Despite what some in the City see as a sharp deterioration in public finances, Gordon Brown, in his Pre-Budget Report this month, made no reference to the impact this could have on the PFI. Yet there will be an impact. Look, for example, at Jarvis, which controls about a tenth of the £36 billion PFI debt across the public sector, including work on 120 schools. It has just been forced to sell large parts of its business to repay some of its £230 million debt. If Jarvis goes bust, who picks up the pieces?
PFI spending has been rising rapidly under Labour. In 1995 it was £670 million but by last year it had hit £7.7 billion. By 2010, it is expected to reach £11 billion. But this understates future commitments. The Government is already pledged to make revenue payments to PFI contractors by 2028 of more than £110 billion, a colossal sum equivalent to about a tenth of current GDP.
In some areas the PFI has produced significant savings — on road and prisons projects, for example. But National Audit Office (NAO) reports show a different picture for schools and hospitals. These conclusions, however, need to be heavily qualified.
First, Government tells public service managers that they will get funding only if it is provided by the private sector (“It’s PFI or bust,” as one minister delicately put it), and only if that provides better value for money than public funding. To help in reaching that conclusion — and in effect rigging the result — the accountancy device of “risk costing” has been introduced. This means that, while under conventional accounting it would be far cheaper to build a new hospital with public funding, the extra cost of the “transfer of risk” to the private sector suddenly tilts the balance towards private finance.

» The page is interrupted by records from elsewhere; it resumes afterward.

==> src/rtl/approx_mul_ha_pipe.sv <==
// rtl/approx_mul_ha_pipe.sv - pipelined half-adder-array approximate multiplier with error tracking
module approx_mul_ha_pipe #(
  parameter int W           = 8,
  parameter int APPROX_COLS = 4,
  parameter int CNT_W       = 16
) (
  input  logic             clk,
  input  logic             rst_n,
  input  logic             in_valid,
  output logic             in_ready,
  input  logic [W-1:0]     x,
  input  logic [W-1:0]     y,
  input  logic             approx_en,
  output logic             out_valid,
  input  logic             out_ready,
  output logic [2*W-1:0]   p,
  output logic             out_err,
  input  logic             err_clr,
  output logic [CNT_W-1:0] err_cnt
);

  localparam int NP = W / 2;
  localparam int PW = 2 * W;

  // Whole pipeline freezes while a result sits unaccepted at the output.
  logic stall;
  logic adv;
  assign stall    = out_valid & ~out_ready;
  assign adv      = ~stall;
  assign in_ready = adv;

  // y padded so top bits live in relative columns 0..W-1 and bottom bits in 1..W.
  logic [W:0] y_top;
  logic [W:0] y_bot;
  assign y_top = {1'b0, y};
  assign y_bot = {y, 1'b0};

  logic [W:0]    ha_sum [NP];
  logic [W:0]    ha_car [NP];
  logic [NP-1:0] ha_err;

  // Per-pair half-adder arrays; low absolute columns optionally OR-summed with the carry dropped.
  always_comb begin
    logic t_bit;
    logic b_bit;
    logic ap;
    t_bit  = 1'b0;
    b_bit  = 1'b0;
    ap     = 1'b0;
    ha_err = '0;
    for (int k = 0; k < NP; k++) begin
      for (int j = 0; j <= W; j++) begin
        t_bit = x[2*k] & y_top[j];
        b_bit = x[2*k+1] & y_bot[j];
        ap    = approx_en && ((2*k + j) < APPROX_COLS);
        ha_sum[k][j] = ap ? (t_bit | b_bit) : (t_bit ^ b_bit);
        ha_car[k][j] = ~ap & t_bit & b_bit;
        ha_err[k]    = ha_err[k] | (ap & t_bit & b_bit);
      end
    end
  end

  logic          s1_v;
  logic [W:0]    s1_sum [NP];
  logic [W:0]    s1_car [NP];
  logic [NP-1:0] s1_err;

  // Stage 1 register: pair arrays and per-pair error flags.
  always_ff @(posedge clk or negedge rst_n) begin
    if (!rst_n) begin
      s1_v   <= 1'b0;
      s1_err <= '0;
      for (int k = 0; k < NP; k++) begin
        s1_sum[k] <= '0;
        s1_car[k] <= '0;
      end
    end else if (adv) begin
      s1_v   <= in_valid;
      s1_err <= ha_err;
      for (int k = 0; k < NP; k++) begin
        s1_sum[k] <= ha_sum[k];
        s1_car[k] <= ha_car[k];
      end
    end
  end

  logic [PW-1:0] red_a;
  logic [PW-1:0] red_b;

  // Align each pair at column 2k; carries sit one column above their source column.
  always_comb begin
    red_a = '0;
    red_b = '0;
    for (int k = 0; k < NP; k++) begin
      red_a = red_a + (PW'(s1_sum[k]) << (2*k));
      red_b = red_b + (PW'(s1_car[k]) << (2*k + 1));
    end
  end

  logic          s2_v;
  logic [PW-1:0] s2_a;
  logic [PW-1:0] s2_b;
  logic          s2_err;

  // Stage 2 register: two reduced operands plus the combined error flag.
  always_ff @(posedge clk or negedge rst_n) begin
    if (!rst_n) begin
      s2_v   <= 1'b0;
      s2_a   <= '0;
      s2_b   <= '0;
      s2_err <= 1'b0;
    end else if (adv) begin
      s2_v   <= s1_v;
      s2_a   <= red_a;
      s2_b   <= red_b;
      s2_err <= |s1_err;
    end
  end

  // Stage 3: final carry-propagate add into the output registers.
  always_ff @(posedge clk or negedge rst_n) begin
    if (!rst_n) begin
      out_valid <= 1'b0;
      p         <= '0;
      out_err   <= 1'b0;
    end else if (adv) begin
      out_valid <= s2_v;
      p         <= s2_a + s2_b;
      out_err   <= s2_err;
    end
  end

  // Saturating count of delivered inexact results; clear takes priority.
  always_ff @(posedge clk or negedge rst_n) begin
    if (!rst_n) begin
      err_cnt <= '0;
    end else if (err_clr) begin
      err_cnt <= '0;
    end else if (out_valid && out_ready && out_err && (err_cnt != {CNT_W{1'b1}})) begin
      err_cnt <= err_cnt + 1'b1;
    end
  end

endmodule
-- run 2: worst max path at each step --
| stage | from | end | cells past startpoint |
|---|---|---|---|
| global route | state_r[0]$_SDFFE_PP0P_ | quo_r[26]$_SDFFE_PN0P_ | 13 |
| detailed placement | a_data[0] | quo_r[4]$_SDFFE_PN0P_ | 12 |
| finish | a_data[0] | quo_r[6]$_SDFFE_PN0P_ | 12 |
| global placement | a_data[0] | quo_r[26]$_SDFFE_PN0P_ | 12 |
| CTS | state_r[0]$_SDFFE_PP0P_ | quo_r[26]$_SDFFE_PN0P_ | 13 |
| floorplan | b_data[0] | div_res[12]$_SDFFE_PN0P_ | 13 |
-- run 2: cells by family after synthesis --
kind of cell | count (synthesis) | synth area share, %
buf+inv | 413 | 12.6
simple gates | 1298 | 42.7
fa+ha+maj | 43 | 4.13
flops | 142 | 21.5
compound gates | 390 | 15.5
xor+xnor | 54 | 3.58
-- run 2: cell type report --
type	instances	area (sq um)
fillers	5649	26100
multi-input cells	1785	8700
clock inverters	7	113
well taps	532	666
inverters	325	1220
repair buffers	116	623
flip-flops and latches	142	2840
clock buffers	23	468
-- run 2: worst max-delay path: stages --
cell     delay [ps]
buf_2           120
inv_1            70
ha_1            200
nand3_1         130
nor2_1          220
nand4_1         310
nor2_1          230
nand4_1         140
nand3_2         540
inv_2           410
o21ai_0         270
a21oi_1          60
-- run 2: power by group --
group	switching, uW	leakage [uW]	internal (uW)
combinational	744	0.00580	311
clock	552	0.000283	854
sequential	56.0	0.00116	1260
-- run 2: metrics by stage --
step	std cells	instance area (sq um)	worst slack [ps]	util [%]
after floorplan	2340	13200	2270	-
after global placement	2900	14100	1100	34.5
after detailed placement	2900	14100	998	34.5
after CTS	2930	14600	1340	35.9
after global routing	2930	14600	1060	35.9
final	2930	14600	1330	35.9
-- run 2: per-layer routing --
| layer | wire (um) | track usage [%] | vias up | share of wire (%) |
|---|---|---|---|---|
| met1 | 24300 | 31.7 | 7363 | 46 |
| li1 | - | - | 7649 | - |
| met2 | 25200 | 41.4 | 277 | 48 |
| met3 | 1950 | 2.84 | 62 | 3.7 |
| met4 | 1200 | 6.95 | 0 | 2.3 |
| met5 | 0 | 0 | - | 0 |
File: config.mk
export PLATFORM = sky130hd
export DESIGN_NAME = mem_access_unit
export DESIGN_NICKNAME = d
export VERILOG_FILES = /design/src/rtl/mem_access_unit_pkg.sv /design/src/rtl/mem_access_unit_align.sv /design/src/rtl/mem_access_unit.sv
export SDC_FILE = /design/constraint.sdc
export NUM_CORES = 1
export LEC_CHECK = 0
export CAP_MARGIN = 20
export CORE_MARGIN = 4
export CORE_UTILIZATION = 44
export CTS_BUF_LIST = sky130_fd_sc_hd__clkbuf_4 sky130_fd_sc_hd__clkbuf_8 sky130_fd_sc_hd__clkbuf_16
export DETAILED_ROUTE_END_ITERATION = 8
export GPL_TIMING_DRIVEN = 0
export PLACE_DENSITY = 0.87
export REMOVE_ABC_BUFFERS = 1
export SLEW_MARGIN = 30
export SYNTH_ARGS = -nofsm -noshare
export SYNTH_HDL_FRONTEND = slang
export SYNTH_HIERARCHICAL = 1
export SYNTH_SLANG_ARGS = --single-unit
File: constraint.sdc
create_clock -name clk -period 3.45 [get_ports clk]
set_clock_uncertainty 0.15 [all_clocks]
set_input_delay 0.345 -clock clk [delete_from_list [all_inputs] [get_ports clk]]
set_output_delay 0.345 -clock clk [all_outputs]
set_load 0.01 [all_outputs]
--- src/rtl/sigdel_interp.sv ---
// Linear interpolator feeding a sigma-delta DAC: each buffered sample is reached by a
// straight-line ramp of 2^OSR_LOG2 equal steps, then held if the next sample is late.
module sigdel_interp
    import sigdel_pkg::*;
#(
    parameter int BITLEN     = 16,
    parameter int OSR_LOG2   = 6,
    parameter int FIFO_DEPTH = 4
) (
    input  logic              clk,
    input  logic              rst,
    input  logic [BITLEN-1:0] s_data,
    input  logic              s_valid,
    output logic              s_ready,
    output logic [BITLEN-1:0] dac_code,
    output logic              underrun,
    input  logic              clr_underrun,
    output logic [1:0]        fsm_state
);

    localparam int ACC_W  = BITLEN + OSR_LOG2 + 1;
    localparam int STEP_W = BITLEN + 1;
    localparam logic [OSR_LOG2-1:0] PHASE_LAST = '1;
    localparam logic [BITLEN-1:0]   MID_CODE   = BITLEN'(midscale(BITLEN));

    state_t              state;
    state_t              state_next;
    logic [OSR_LOG2-1:0] phase;
    logic [ACC_W-1:0]    acc;
    logic [STEP_W-1:0]   step;
    logic [BITLEN-1:0]   target;

    logic                fifo_full;
    logic                fifo_empty;
    logic [BITLEN-1:0]   head;
    logic                pop;
    logic                boundary;
    logic [STEP_W-1:0]   step_new;
    logic [ACC_W-1:0]    target_acc;
    logic [ACC_W-1:0]    step_ext;

    sigdel_fifo #(
        .WIDTH (BITLEN),
        .DEPTH (FIFO_DEPTH)
    ) u_fifo (
        .clk     (clk),
        .rst     (rst),
        .push    (s_valid & s_ready),
        .wr_data (s_data),
        .pop     (pop),
        .rd_data (head),
        .full    (fifo_full),
        .empty   (fifo_empty)
    );

    // Handshake: a sample transfers on any clk edge where s_valid && s_ready; s_ready
    // depends only on the registered buffer count (and is held low during reset).
    assign s_ready   = ~fifo_full & ~rst;
    assign fsm_state = state;

    assign boundary   = (state != IDLE) && (phase == PHASE_LAST);
    assign step_new   = {head[BITLEN-1], head} - {target[BITLEN-1], target};
    assign target_acc = {target[BITLEN-1], target, {OSR_LOG2{1'b0}}};
    assign step_ext   = {{OSR_LOG2{step[STEP_W-1]}}, step};

    always_ff @(posedge clk or posedge rst) begin
        if (rst) begin
            state <= IDLE;
        end else begin
            state <= state_next;
        end
    end

    always_comb begin
        state_next = state;
        case (state)
            IDLE: begin
                if (!fifo_empty) begin
                    state_next = RUN;
                end
            end
            RUN, HOLD: begin
                if (boundary) begin
                    state_next = fifo_empty ? HOLD : RUN;
                end
            end
            default: state_next = IDLE;
        endcase
    end

    always_comb begin
        pop = 1'b0;
        case (state)
            IDLE:      pop = ~fifo_empty;
            RUN, HOLD: pop = boundary & ~fifo_empty;
            default:   pop = 1'b0;
        endcase
    end

    // At a boundary the accumulator snaps to the exact target, so rounding can never drift;
    // in HOLD the step is zero and the sum simply stays put.
    always_ff @(posedge clk or posedge rst) begin
        if (rst) begin
            phase    <= '0;
            acc      <= '0;
            step     <= '0;
            target   <= '0;
            dac_code <= MID_CODE;
        end else begin
            dac_code <= {~acc[ACC_W-2], acc[ACC_W-3:OSR_LOG2]};
            if (state == IDLE) begin
                phase <= '0;
            end else begin
                phase <= phase + 1'b1;
                if (boundary) begin
                    acc <= target_acc;
                end else begin
                    acc <= acc + step_ext;
                end
            end
            if (pop) begin
                step   <= step_new;
                target <= head;
            end else if (boundary) begin
                step <= '0;
            end
        end
    end

    // A fresh underrun event outranks a clear arriving in the same cycle.
    always_ff @(posedge clk or posedge rst) begin
        if (rst) begin
            underrun <= 1'b0;
        end else if (boundary && fifo_empty) begin
            underrun <= 1'b1;
        end else if (clr_underrun) begin
            underrun <= 1'b0;
        end
    end

endmodule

Secondly, this “transfer of risk” to the private sector is anyway a mirage. If a major PFI contractor went bankrupt, the Government would have little alternative but to bail it out. That has already been demonstrated in the case of Railtrack, the Channel Tunnel consortium, the Criminal Records Bureau, air traffic control, and the Benefits Agency. When the Passport Agency PFI went badly wrong, the agency had to spend an extra £13 million to protect both the service to the public and PFI shareholders’ profits.
Thirdly, cost overruns in some schemes have led to hidden cutbacks elsewhere. A survey by the British Medical Journal of 13 NHS trusts has found that the average reduction in bed availability in England under PFI schemes has been 26 per cent. It has also recently come to light that secret clauses written into PFI contracts with the NHS stipulate that substantial penalties must be paid if the number of patients treated exceeds a set figure (for example, 90 per cent bed occupancy), even if they are emergency cases — an extraordinary barrier to the Government’s objective to reduce waiting lists.
Fourthly, PFI contracts offer a legal guarantee of profits to private consortia at public expense over 30 years or more. The pressures that this will exert on the public accounts are incalculable. Fifthly, arguably the biggest drawback of PFI is that by locking the NHS into long-term contracts it reduces flexibility, a quality required to respond to changing healthcare needs. A wider concern, echoed by the NAO, is that the PFI programme will perpetuate the present NHS emphasis on high-cost hospital-centred healthcare. This is in contrast to the Government’s wish to shift care into community clinics and doctors’ surgeries.
For all these reasons the case for PFI is not made.
Very large uncertainties remain, both because the private contractor is often a shell company that transfers risks to sub-contractors, making it difficult to see where and how risk is borne, and because risk transfer is limited by a variety of financial mechanisms that obscure its value.
According to the Institute for Public Policy Research (IPPR), only 6 per cent of PFI projects have been subjected to an independent examination by official audit bodies. The Public Accounts Committee complained last year that it had tried to understand “the relationship between the returns which contractors earn from PFI contracts and the risks they actually bear. At present the available information is limited and rather mixed.” When £110 billion is at stake over the next 25 years, such ambivalence is unacceptable. Any further PFI contracts should now be halted until these fundamental questions are answered.
So why does the Government still persist in support of PFI? The usual answer is that it allows spending departments to escape Treasury financial controls. Even this does not stack up. Public sector net debt has fallen so far as a percentage of GDP since 1997 (from 42 per cent to 31 per cent) that all the PFI projects signed up could easily have been funded by public expenditure, at much cheaper borrowing costs, without raising public sector net debt above 40 per cent of GDP, and thereby not breaking Gordon Brown’s sustainable investment rule.
If this is not an exercise in down-sized semi-privatisation to dismantle the NHS, as many critics claim, a much more convincing rationale for PFI will have to be found. In the absence of that it should be abandoned before too great a millstone is hung around the neck of future generations.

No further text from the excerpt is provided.